There are several g-methods available for an exposure-responses analysis of MWF and cancer incidence, though not all would be appropriate for this study. Follow-up continues after subjects leave work when exposure is zero. This violates the positivity assumption and precludes the use of inverse probability of exposure weighting.¹⁹ Accelerated failure-time models used with g-estimation assume the outcome is inevitable and assess whether exposure accelerates time to the event. When the outcome is rare, as is cancer, this assumption may not hold.²⁹ The parametric g-formula^{6 10} is more appropriate for rare outcomes and can incorporate quantitative exposure and dynamic treatment regimes, though it requires many parametric assumptions. When applying any of these methods in this study we will need to adjust for leaving work by a particular age (e.g., 50 years), rather than leaving work regardless of age. Based on our results, this more refined variable definition for leaving work better captures the essence of the healthy worker survivor effect.

CONCLUSION

We found evidence for all three conditions necessary for the HWSE to exist in a cohort study of Michigan autoworkers exposed to MWFs. Evidence was strongest for leaving work by age 50, consistent with the HWSE. Lagging exposure by 15 years, in keeping with the latency period for the cancer outcomes, did not alter these results. This suggests that standard methods may underestimate the exposure-response for these outcomes and therefore a g-method should be applied to control for employment status as a time-varying confounder affected by prior exposure.^{6 10} Examination of the three conditions for the HWSE should precede exposure-response analyses in other occupational cohort studies to assess the evidence that it is present.

What This Paper Adds.

• The healthy worker survivor effect (HWSE) is a well-known concern for occupational health studies and can affect the validity of results if inappropriate methods are used to analyze the data.

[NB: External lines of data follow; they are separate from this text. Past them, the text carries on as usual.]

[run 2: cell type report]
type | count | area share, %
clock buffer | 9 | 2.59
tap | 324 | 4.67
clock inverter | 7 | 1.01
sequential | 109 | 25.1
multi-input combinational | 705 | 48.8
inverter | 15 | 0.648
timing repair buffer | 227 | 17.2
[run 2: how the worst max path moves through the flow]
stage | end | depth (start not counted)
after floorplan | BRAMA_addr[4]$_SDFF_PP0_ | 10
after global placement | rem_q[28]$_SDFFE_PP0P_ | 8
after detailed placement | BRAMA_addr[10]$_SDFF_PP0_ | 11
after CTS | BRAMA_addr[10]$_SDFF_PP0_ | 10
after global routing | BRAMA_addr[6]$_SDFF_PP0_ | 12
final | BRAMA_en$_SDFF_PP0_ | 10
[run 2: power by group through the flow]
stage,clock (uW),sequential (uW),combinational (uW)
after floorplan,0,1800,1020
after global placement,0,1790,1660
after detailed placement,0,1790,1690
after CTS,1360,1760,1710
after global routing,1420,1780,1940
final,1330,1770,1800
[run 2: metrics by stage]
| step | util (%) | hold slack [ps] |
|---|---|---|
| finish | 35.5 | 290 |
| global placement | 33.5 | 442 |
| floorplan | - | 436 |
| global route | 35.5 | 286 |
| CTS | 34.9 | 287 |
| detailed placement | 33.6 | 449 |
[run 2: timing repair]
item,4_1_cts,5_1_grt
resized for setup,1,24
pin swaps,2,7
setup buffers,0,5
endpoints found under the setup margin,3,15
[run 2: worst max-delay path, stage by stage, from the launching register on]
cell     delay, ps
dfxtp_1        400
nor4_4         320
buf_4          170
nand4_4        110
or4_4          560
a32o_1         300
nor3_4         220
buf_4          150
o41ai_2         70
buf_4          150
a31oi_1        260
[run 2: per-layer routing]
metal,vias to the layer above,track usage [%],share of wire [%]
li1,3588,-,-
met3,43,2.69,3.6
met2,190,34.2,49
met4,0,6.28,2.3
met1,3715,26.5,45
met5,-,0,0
<file path="src/rtl/seq_det_ctrl.sv">
// Frame sequencer and round-robin arbiter for the serial sequence detector.
// Grants one of two requesters, shifts its frame LSB-first onto w, drains, then reports the z-hit count.
module seq_det_ctrl #(
    parameter int FRAME_W   = 8,
    parameter int DRAIN_CYC = 2,
    parameter int CNT_W     = 4
) (
    input  logic               clk,
    input  logic               rst_n,
    input  logic               req0,
    input  logic               req1,
    input  logic [FRAME_W-1:0] data0,
    input  logic [FRAME_W-1:0] data1,
    output logic               gnt0,
    output logic               gnt1,
    output logic               w,
    input  logic               z,
    output logic               busy,
    output logic               done,
    output logic               done_id,
    output logic [CNT_W-1:0]   hits
);

    localparam int CW = $clog2(FRAME_W + DRAIN_CYC + 1);

    typedef enum logic [1:0] {
        ST_IDLE   = 2'd0,
        ST_SHIFT  = 2'd1,
        ST_DRAIN  = 2'd2,
        ST_REPORT = 2'd3
    } state_t;

    state_t             state_q, state_d;
    logic [FRAME_W-1:0] sh_q, sh_d;
    logic [CW-1:0]      cnt_q, cnt_d;
    logic               id_q, id_d;
    logic               last_id_q, last_id_d;
    logic               w_q, w_d;
    logic               gnt0_q, gnt0_d;
    logic               gnt1_q, gnt1_d;
    logic               busy_q, busy_d;
    logic               done_q, done_d;
    logic               done_id_q, done_id_d;
    logic [CNT_W-1:0]   hits_q, hits_d;
    logic               pick1_s;

    // Saturating increment: the count sticks at all-ones instead of wrapping.
    function automatic logic [CNT_W-1:0] sat_inc(input logic [CNT_W-1:0] val, input logic en);
        logic [CNT_W-1:0] res;
        if (en && (val != {CNT_W{1'b1}})) begin
            res = val + {{(CNT_W-1){1'b0}}, 1'b1};
        end else begin
            res = val;
        end
        return res;
    endfunction

    // State and output registers.
    always_ff @(posedge clk or negedge rst_n) begin
        if (!rst_n) begin
            state_q   <= ST_IDLE;
            sh_q      <= {FRAME_W{1'b0}};
            cnt_q     <= {CW{1'b0}};
            id_q      <= 1'b0;
            last_id_q <= 1'b1;
            w_q       <= 1'b1;
            gnt0_q    <= 1'b0;
            gnt1_q    <= 1'b0;
            busy_q    <= 1'b0;
            done_q    <= 1'b0;
            done_id_q <= 1'b0;
            hits_q    <= {CNT_W{1'b0}};
        end else begin
            state_q   <= state_d;
            sh_q      <= sh_d;
            cnt_q     <= cnt_d;
            id_q      <= id_d;
            last_id_q <= last_id_d;
            w_q       <= w_d;
            gnt0_q    <= gnt0_d;
            gnt1_q    <= gnt1_d;
            busy_q    <= busy_d;
            done_q    <= done_d;
            done_id_q <= done_id_d;
            hits_q    <= hits_d;
        end
    end

    // Next-state, arbitration, shift and hit-count logic.
    always_comb begin
        state_d   = state_q;
        sh_d      = sh_q;
        cnt_d     = cnt_q;
        id_d      = id_q;
        last_id_d = last_id_q;
        w_d       = 1'b1;
        gnt0_d    = 1'b0;
        gnt1_d    = 1'b0;
        done_d    = 1'b0;
        done_id_d = done_id_q;

        // On a tie the requester not served last wins.
        if (req0 && req1) begin
            pick1_s = ~last_id_q;
        end else begin
            pick1_s = req1;
        end

        if ((state_q == ST_SHIFT) || (state_q == ST_DRAIN)) begin
            hits_d = sat_inc(hits_q, z);
        end else begin
            hits_d = hits_q;
        end

        case (state_q)
            ST_IDLE: begin
                if (req0 || req1) begin
                    state_d   = ST_SHIFT;
                    id_d      = pick1_s;
                    last_id_d = pick1_s;
                    gnt0_d    = ~pick1_s;
                    gnt1_d    = pick1_s;
                    cnt_d     = {CW{1'b0}};
                    hits_d    = {CNT_W{1'b0}};
                    if (pick1_s) begin
                        w_d  = data1[0];
                        sh_d = {1'b0, data1[FRAME_W-1:1]};
                    end else begin
                        w_d  = data0[0];
                        sh_d = {1'b0, data0[FRAME_W-1:1]};
                    end
                end else begin
                    state_d = ST_IDLE;
                end
            end
            ST_SHIFT: begin
                if (cnt_q == CW'(FRAME_W - 1)) begin
                    state_d = ST_DRAIN;
                    cnt_d   = {CW{1'b0}};
                    w_d     = 1'b1;
                end else begin
                    cnt_d = cnt_q + {{(CW-1){1'b0}}, 1'b1};
                    w_d   = sh_q[0];
                    sh_d  = {1'b0, sh_q[FRAME_W-1:1]};
                end
            end
            ST_DRAIN: begin
                if (cnt_q == CW'(DRAIN_CYC - 1)) begin
                    state_d   = ST_REPORT;
                    cnt_d     = {CW{1'b0}};
                    done_d    = 1'b1;
                    done_id_d = id_q;
                end else begin
                    cnt_d = cnt_q + {{(CW-1){1'b0}}, 1'b1};
                end
            end
            ST_REPORT: begin
                state_d = ST_IDLE;
            end
            default: begin
                state_d = ST_IDLE;
            end
        endcase

        busy_d = (state_d != ST_IDLE);
    end

    assign gnt0    = gnt0_q;
    assign gnt1    = gnt1_q;
    assign w       = w_q;
    assign busy    = busy_q;
    assign done    = done_q;
    assign done_id = done_id_q;
    assign hits    = hits_q;

endmodule

</file>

• The presence of the HWSE is dependent on the study cohort and the outcome of interest being examined.

• We assessed the potential for bias due to the HWSE in a longitudinal study of cancer incidence and metalworking fluid exposure and found that advanced methods are needed to address the HWSE and avoid bias in exposure-response analyses for all cancer outcomes examined.

• Examination of the three conditions for the HWSE should precede exposure-response analyses in other occupational cohort studies to assess the evidence that it is present.